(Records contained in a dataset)
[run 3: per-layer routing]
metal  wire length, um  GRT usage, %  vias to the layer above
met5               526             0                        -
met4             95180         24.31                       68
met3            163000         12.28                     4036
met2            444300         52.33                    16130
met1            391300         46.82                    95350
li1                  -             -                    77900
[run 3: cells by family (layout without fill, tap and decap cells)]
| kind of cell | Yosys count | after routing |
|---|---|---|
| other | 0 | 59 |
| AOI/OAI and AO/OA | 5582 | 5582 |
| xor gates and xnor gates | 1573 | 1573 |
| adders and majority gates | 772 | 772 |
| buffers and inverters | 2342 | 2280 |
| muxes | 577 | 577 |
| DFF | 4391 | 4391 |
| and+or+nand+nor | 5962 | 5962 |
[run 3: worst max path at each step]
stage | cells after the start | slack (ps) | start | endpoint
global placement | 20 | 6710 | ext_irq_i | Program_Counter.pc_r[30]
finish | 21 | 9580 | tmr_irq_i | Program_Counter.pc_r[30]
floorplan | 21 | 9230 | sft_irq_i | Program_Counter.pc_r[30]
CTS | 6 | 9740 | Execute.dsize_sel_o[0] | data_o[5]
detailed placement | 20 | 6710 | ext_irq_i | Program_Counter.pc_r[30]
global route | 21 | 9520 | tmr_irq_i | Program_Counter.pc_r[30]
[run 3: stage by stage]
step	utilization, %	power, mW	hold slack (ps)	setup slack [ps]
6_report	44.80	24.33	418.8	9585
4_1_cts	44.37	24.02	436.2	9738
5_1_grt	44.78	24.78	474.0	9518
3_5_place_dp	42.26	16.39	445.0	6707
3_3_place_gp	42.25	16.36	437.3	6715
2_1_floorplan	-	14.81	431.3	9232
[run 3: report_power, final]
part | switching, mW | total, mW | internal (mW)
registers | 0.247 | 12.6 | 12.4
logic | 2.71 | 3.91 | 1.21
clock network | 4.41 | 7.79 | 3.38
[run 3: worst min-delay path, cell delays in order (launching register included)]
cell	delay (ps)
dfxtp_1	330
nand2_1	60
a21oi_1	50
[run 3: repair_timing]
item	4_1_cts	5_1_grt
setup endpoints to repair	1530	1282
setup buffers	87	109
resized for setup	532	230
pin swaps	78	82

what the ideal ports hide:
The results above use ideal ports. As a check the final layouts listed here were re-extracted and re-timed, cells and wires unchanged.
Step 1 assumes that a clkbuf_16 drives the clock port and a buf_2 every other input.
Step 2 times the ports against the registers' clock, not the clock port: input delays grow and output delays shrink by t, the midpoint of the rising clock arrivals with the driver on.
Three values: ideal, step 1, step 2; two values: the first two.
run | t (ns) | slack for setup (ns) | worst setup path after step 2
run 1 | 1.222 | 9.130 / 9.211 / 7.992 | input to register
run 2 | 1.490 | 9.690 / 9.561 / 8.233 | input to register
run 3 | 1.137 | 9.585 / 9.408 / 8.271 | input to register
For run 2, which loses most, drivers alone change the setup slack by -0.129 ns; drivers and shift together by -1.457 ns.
...
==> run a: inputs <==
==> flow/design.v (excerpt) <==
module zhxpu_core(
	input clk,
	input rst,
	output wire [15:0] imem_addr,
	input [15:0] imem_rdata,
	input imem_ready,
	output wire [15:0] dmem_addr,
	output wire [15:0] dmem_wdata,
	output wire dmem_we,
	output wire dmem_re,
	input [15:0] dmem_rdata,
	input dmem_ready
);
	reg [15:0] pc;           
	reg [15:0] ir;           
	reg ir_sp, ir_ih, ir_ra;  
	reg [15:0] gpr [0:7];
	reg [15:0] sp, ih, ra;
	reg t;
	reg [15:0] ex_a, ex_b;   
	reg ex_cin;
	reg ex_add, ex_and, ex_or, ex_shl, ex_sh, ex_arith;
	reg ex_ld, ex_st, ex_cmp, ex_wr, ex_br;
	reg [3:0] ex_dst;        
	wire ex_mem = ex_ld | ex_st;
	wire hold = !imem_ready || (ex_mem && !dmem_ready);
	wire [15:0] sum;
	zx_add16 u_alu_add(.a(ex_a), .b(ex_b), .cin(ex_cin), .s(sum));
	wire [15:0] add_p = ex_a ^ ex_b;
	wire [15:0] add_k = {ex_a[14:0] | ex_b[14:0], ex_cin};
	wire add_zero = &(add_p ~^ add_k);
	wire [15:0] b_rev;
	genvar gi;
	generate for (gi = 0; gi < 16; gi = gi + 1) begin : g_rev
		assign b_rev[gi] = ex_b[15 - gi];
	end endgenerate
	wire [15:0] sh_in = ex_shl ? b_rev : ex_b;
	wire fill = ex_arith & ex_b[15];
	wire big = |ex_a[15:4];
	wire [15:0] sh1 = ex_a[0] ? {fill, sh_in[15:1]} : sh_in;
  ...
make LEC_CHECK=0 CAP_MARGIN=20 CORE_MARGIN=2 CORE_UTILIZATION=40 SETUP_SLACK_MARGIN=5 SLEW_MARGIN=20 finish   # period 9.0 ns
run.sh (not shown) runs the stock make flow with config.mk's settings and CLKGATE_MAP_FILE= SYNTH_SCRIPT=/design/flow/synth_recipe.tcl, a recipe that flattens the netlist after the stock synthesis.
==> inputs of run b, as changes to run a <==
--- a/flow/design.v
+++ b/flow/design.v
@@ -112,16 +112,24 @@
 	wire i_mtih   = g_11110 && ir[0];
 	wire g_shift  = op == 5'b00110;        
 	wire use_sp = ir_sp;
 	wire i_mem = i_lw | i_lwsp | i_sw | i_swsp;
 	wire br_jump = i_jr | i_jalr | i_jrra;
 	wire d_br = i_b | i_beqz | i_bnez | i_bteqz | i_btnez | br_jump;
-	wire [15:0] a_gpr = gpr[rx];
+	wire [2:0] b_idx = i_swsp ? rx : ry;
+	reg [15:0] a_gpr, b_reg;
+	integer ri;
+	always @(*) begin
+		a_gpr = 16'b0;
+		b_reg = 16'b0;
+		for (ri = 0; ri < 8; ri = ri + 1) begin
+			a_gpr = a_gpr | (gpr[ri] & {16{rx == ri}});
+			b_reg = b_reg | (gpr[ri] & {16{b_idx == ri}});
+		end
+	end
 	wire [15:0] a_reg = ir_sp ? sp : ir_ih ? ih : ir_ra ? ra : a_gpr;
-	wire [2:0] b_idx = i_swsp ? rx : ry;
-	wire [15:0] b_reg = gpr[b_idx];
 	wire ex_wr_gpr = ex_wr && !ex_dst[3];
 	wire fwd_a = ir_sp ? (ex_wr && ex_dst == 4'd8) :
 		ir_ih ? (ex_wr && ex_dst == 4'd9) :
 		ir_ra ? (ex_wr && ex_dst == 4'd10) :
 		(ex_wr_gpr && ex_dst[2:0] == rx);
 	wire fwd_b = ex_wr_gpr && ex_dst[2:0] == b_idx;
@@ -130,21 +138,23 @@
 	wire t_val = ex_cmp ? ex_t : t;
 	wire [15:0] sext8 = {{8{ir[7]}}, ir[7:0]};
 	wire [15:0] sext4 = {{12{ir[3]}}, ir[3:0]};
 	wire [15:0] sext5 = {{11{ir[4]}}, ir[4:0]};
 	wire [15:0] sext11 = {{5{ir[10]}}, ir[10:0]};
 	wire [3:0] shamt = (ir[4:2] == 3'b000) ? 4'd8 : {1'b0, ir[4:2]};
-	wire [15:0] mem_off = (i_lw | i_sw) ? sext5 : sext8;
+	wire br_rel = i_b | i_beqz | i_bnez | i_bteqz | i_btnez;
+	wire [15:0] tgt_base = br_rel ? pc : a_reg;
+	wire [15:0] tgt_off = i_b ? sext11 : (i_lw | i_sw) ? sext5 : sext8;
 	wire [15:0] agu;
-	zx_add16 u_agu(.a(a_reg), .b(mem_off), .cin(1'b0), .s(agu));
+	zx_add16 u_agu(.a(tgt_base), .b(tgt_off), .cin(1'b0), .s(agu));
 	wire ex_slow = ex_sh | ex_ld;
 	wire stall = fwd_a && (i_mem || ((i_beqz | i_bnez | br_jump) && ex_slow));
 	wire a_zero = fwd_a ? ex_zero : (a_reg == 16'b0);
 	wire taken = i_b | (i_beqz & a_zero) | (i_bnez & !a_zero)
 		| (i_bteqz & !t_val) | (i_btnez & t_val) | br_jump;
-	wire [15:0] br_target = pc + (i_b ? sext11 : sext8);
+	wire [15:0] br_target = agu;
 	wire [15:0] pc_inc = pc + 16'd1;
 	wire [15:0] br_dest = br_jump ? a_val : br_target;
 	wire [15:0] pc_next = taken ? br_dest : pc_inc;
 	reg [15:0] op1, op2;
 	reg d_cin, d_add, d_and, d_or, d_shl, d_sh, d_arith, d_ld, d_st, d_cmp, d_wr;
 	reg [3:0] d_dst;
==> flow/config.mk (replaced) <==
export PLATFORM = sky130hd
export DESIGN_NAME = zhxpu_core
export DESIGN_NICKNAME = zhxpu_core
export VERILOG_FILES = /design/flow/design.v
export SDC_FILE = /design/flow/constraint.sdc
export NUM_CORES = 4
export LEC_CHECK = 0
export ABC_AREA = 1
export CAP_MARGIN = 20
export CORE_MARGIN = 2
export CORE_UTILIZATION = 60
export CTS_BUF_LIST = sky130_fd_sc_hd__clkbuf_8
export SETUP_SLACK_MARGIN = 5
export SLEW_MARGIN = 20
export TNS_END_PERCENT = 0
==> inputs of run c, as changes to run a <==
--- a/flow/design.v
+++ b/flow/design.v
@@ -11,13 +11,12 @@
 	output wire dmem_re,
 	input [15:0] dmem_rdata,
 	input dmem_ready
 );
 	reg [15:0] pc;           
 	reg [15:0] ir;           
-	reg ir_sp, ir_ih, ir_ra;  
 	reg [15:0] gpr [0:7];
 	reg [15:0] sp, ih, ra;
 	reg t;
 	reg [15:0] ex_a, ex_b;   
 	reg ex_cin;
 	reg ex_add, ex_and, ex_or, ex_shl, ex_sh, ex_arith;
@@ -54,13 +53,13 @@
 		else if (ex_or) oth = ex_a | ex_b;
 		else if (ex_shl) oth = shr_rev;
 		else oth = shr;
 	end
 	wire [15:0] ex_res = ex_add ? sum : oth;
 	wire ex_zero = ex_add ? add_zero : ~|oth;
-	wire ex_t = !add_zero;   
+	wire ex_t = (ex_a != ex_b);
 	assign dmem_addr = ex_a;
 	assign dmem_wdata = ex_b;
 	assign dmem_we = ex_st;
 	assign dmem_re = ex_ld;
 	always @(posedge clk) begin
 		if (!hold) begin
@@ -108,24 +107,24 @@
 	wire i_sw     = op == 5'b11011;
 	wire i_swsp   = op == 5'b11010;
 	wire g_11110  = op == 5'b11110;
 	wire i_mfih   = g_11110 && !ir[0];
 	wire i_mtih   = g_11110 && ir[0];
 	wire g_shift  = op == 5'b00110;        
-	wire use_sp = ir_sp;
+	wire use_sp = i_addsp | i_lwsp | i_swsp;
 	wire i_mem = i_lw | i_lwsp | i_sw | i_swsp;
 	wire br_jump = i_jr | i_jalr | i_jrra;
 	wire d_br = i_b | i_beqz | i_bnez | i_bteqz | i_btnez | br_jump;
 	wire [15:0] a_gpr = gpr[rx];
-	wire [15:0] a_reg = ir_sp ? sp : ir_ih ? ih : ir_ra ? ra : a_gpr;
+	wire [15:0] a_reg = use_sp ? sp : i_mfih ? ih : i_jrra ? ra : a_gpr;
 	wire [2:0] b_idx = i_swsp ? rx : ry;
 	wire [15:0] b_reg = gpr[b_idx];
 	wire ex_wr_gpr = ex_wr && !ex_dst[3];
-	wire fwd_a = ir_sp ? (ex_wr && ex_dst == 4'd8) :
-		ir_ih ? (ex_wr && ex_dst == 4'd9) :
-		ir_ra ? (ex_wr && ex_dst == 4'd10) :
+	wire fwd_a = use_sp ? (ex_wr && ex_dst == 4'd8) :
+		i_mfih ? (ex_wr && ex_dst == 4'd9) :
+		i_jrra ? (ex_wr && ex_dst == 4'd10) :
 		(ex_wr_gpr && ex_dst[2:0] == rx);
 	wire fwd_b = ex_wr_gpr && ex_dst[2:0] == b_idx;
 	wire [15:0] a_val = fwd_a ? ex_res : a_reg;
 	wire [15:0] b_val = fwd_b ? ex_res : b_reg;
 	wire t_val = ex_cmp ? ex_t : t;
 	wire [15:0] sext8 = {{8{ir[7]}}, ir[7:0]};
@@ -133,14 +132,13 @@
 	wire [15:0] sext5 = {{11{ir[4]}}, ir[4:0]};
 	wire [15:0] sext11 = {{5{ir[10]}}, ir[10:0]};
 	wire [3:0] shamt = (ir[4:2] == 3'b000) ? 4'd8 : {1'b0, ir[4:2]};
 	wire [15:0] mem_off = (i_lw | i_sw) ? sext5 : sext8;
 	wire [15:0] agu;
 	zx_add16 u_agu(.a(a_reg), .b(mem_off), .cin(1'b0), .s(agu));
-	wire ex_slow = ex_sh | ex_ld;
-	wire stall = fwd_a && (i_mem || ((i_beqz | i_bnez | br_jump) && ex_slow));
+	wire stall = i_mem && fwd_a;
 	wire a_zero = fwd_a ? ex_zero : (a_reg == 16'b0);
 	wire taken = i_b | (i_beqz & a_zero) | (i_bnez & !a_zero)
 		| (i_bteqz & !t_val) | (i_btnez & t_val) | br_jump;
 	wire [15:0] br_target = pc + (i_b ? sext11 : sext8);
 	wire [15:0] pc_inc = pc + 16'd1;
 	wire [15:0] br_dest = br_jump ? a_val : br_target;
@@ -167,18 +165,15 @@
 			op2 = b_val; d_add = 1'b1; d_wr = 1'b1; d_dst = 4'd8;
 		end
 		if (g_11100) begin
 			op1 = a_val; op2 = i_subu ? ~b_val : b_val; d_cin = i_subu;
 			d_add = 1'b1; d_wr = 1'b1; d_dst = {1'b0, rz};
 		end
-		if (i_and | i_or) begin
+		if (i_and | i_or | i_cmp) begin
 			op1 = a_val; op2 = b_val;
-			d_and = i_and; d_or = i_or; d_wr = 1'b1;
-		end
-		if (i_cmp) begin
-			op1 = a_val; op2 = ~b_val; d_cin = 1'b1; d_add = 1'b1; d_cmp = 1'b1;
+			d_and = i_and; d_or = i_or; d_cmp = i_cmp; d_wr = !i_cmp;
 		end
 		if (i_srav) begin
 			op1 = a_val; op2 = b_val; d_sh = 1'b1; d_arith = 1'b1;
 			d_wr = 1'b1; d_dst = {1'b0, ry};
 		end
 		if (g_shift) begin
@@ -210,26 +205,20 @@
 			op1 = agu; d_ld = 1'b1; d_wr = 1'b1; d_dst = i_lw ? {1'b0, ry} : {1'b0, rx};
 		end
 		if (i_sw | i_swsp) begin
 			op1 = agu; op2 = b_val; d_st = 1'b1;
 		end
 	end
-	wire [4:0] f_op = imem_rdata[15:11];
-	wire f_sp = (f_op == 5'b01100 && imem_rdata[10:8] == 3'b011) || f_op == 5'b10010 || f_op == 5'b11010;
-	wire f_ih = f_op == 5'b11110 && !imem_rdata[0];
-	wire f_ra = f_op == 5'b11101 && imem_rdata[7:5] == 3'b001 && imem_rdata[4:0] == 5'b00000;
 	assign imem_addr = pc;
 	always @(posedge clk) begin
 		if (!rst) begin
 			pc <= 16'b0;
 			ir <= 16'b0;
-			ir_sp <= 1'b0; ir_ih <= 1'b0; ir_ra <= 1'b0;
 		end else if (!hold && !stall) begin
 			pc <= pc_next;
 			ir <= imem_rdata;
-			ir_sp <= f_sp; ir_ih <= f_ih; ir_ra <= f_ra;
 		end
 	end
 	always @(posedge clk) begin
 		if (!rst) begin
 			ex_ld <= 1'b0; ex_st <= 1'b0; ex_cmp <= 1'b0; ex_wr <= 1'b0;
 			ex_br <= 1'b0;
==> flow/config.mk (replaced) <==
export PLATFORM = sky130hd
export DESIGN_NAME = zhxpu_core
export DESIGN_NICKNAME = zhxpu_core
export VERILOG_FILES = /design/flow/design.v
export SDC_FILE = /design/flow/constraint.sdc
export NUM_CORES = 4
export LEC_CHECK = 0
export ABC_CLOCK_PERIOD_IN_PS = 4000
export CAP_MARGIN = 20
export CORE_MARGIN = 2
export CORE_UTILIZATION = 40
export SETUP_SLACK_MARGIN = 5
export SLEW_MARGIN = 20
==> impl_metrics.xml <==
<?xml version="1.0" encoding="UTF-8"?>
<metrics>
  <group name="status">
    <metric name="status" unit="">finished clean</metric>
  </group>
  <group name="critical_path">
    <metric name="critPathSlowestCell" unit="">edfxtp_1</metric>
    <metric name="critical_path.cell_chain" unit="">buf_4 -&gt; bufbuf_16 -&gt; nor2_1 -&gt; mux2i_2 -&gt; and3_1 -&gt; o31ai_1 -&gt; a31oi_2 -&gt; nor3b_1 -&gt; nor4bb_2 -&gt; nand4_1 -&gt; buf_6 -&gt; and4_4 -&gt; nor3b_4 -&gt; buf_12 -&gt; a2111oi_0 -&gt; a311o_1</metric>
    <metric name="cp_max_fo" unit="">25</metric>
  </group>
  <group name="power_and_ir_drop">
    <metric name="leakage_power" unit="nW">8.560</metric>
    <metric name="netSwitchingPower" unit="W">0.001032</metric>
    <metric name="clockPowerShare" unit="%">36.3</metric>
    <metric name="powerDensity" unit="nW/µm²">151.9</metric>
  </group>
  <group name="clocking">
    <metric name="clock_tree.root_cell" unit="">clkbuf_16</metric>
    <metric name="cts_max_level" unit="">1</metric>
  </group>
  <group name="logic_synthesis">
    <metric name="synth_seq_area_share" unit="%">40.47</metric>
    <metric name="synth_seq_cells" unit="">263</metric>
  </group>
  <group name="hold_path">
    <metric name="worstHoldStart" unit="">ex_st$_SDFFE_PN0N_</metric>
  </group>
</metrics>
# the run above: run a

▶ What is being asked:
Nothing but the lines above from the one containing "1573 | 1573 |" through the one containing "what the ideal" should appear in the answer, each repeated exactly.

▶ Written response:
| xor gates and xnor gates | 1573 | 1573 |
| adders and majority gates | 772 | 772 |
| buffers and inverters | 2342 | 2280 |
| muxes | 577 | 577 |
| DFF | 4391 | 4391 |
| and+or+nand+nor | 5962 | 5962 |
[run 3: worst max path at each step]
stage | cells after the start | slack (ps) | start | endpoint
global placement | 20 | 6710 | ext_irq_i | Program_Counter.pc_r[30]
finish | 21 | 9580 | tmr_irq_i | Program_Counter.pc_r[30]
floorplan | 21 | 9230 | sft_irq_i | Program_Counter.pc_r[30]
CTS | 6 | 9740 | Execute.dsize_sel_o[0] | data_o[5]
detailed placement | 20 | 6710 | ext_irq_i | Program_Counter.pc_r[30]
global route | 21 | 9520 | tmr_irq_i | Program_Counter.pc_r[30]
[run 3: stage by stage]
step	utilization, %	power, mW	hold slack (ps)	setup slack [ps]
6_report	44.80	24.33	418.8	9585
4_1_cts	44.37	24.02	436.2	9738
5_1_grt	44.78	24.78	474.0	9518
3_5_place_dp	42.26	16.39	445.0	6707
3_3_place_gp	42.25	16.36	437.3	6715
2_1_floorplan	-	14.81	431.3	9232
[run 3: report_power, final]
part | switching, mW | total, mW | internal (mW)
registers | 0.247 | 12.6 | 12.4
logic | 2.71 | 3.91 | 1.21
clock network | 4.41 | 7.79 | 3.38
[run 3: worst min-delay path, cell delays in order (launching register included)]
cell	delay (ps)
dfxtp_1	330
nand2_1	60
a21oi_1	50
[run 3: repair_timing]
item	4_1_cts	5_1_grt
setup endpoints to repair	1530	1282
setup buffers	87	109
resized for setup	532	230
pin swaps	78	82

what the ideal ports hide:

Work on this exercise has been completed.